Exercise directions:
Among the entries below, find each line holding "begin" and return it.

Data for this exercise:
This design comes from an exercise in tuning for small area, a short achievable clock period and few clock cycles per item on the open sky130 flow, not from production work. In this exercise RTL edits were held to simulation tests only and were not proved equivalent to the original.

==> build 88 <==
## circular_queue_with_dump
module circular_queue_with_dump (
  input  logic                            clk,
  input  logic                            rst_n,
  input  logic                            cfg_we,
  input  logic [cq_pkg::CAP_W-1:0]        cfg_data,
  input  logic                            in_push,
  output logic                            in_full,
  input  logic [1:0]                      in_command,
  input  logic signed [cq_pkg::DATA_W-1:0] in_value,
  output logic                            out_empty,
  input  logic                            out_pop,
  output logic [1:0]                      out_status,
  output logic signed [cq_pkg::DATA_W-1:0] out_data,
  output logic                            out_last
);
  logic                      op_enq, op_deq, op_disp;
  logic                      res_full, res_full_nxt, res_push, res_last;
  logic [1:0]                res_status;
  logic [cq_pkg::DATA_W-1:0] res_data;
  cq_front u_front (
    .in_push    (in_push),
    .in_full    (in_full),
    .in_command (in_command),
    .op_enq     (op_enq),
    .op_deq     (op_deq),
    .op_disp    (op_disp)
  );
  cq_back u_back (
    .clk          (clk),
    .rst_n        (rst_n),
    .cfg_we       (cfg_we),
    .cfg_data     (cfg_data),
    .in_full      (in_full),
    .op_enq       (op_enq),
    .op_deq       (op_deq),
    .op_disp      (op_disp),
    .op_value     (in_value),
    .res_full     (res_full),
    .res_full_nxt (res_full_nxt),
    .res_push     (res_push),
    .res_status   (res_status),
    .res_data     (res_data),
    .res_last     (res_last)
  );
  cq_resq u_resq (
    .clk          (clk),
    .rst_n        (rst_n),
  ...
==> module cq_resq, before the edit <==
module cq_resq (
  input  logic                      clk,
  input  logic                      rst_n,
  input  logic                      res_push,
  input  logic [1:0]                res_status,
  input  logic [cq_pkg::DATA_W-1:0] res_data,
  input  logic                      res_last,
  output logic                      res_full,
  output logic                      res_full_nxt,
  output logic                      out_empty,
  input  logic                      out_pop,
  output logic [1:0]                out_status,
  output logic [cq_pkg::DATA_W-1:0] out_data,
  output logic                      out_last
);
  logic                      e0_r, v1_r;
  logic [1:0]                st0_r, st1_r;
  logic [cq_pkg::DATA_W-1:0] d0_r, d1_r;
  logic                      l0_r, l1_r;
  logic [1:0]                st0_hn;
  logic [cq_pkg::DATA_W-1:0] d0_hn;
  logic                      l0_hn;
  logic [1:0]                st_nx;
  logic [cq_pkg::DATA_W-1:0] d_nx;
  logic                      l_nx;
  logic                      ld0;
  assign res_full   = v1_r;
  assign out_empty  = e0_r;
  assign out_status = st0_r;
  assign out_data   = d0_r;
  assign out_last   = l0_r;
  assign ld0          = e0_r || out_pop;
  assign res_full_nxt = !e0_r && !out_pop && (v1_r || res_push);
  always_ff @(posedge clk) begin
    if (!rst_n) begin
      e0_r <= 1'b1;
      v1_r <= 1'b0;
    end else begin
      e0_r <= !(v1_r || res_push || (!e0_r && !out_pop));
      v1_r <= res_full_nxt;
    end
  end
  assign st_nx = v1_r ? st1_r : res_status;
  assign d_nx  = v1_r ? d1_r  : res_data;
  assign l_nx  = v1_r ? l1_r  : res_last;
  always_ff @(posedge clk) begin
    st0_r <= ld0 ? st_nx : ~st0_hn;
    d0_r  <= ld0 ? d_nx  : ~d0_hn;
    l0_r  <= ld0 ? l_nx  : ~l0_hn;
    if (ld0) begin
      st0_hn <= ~st_nx;
      d0_hn  <= ~d_nx;
      l0_hn  <= ~l_nx;
    end
    if (!v1_r) begin
      st1_r <= res_status;
      d1_r  <= res_data;
      l1_r  <= res_last;
    end
  end
endmodule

Result:
  always_ff @(posedge clk) begin
    if (!rst_n) begin
    end else begin
  always_ff @(posedge clk) begin
    if (ld0) begin
    if (!v1_r) begin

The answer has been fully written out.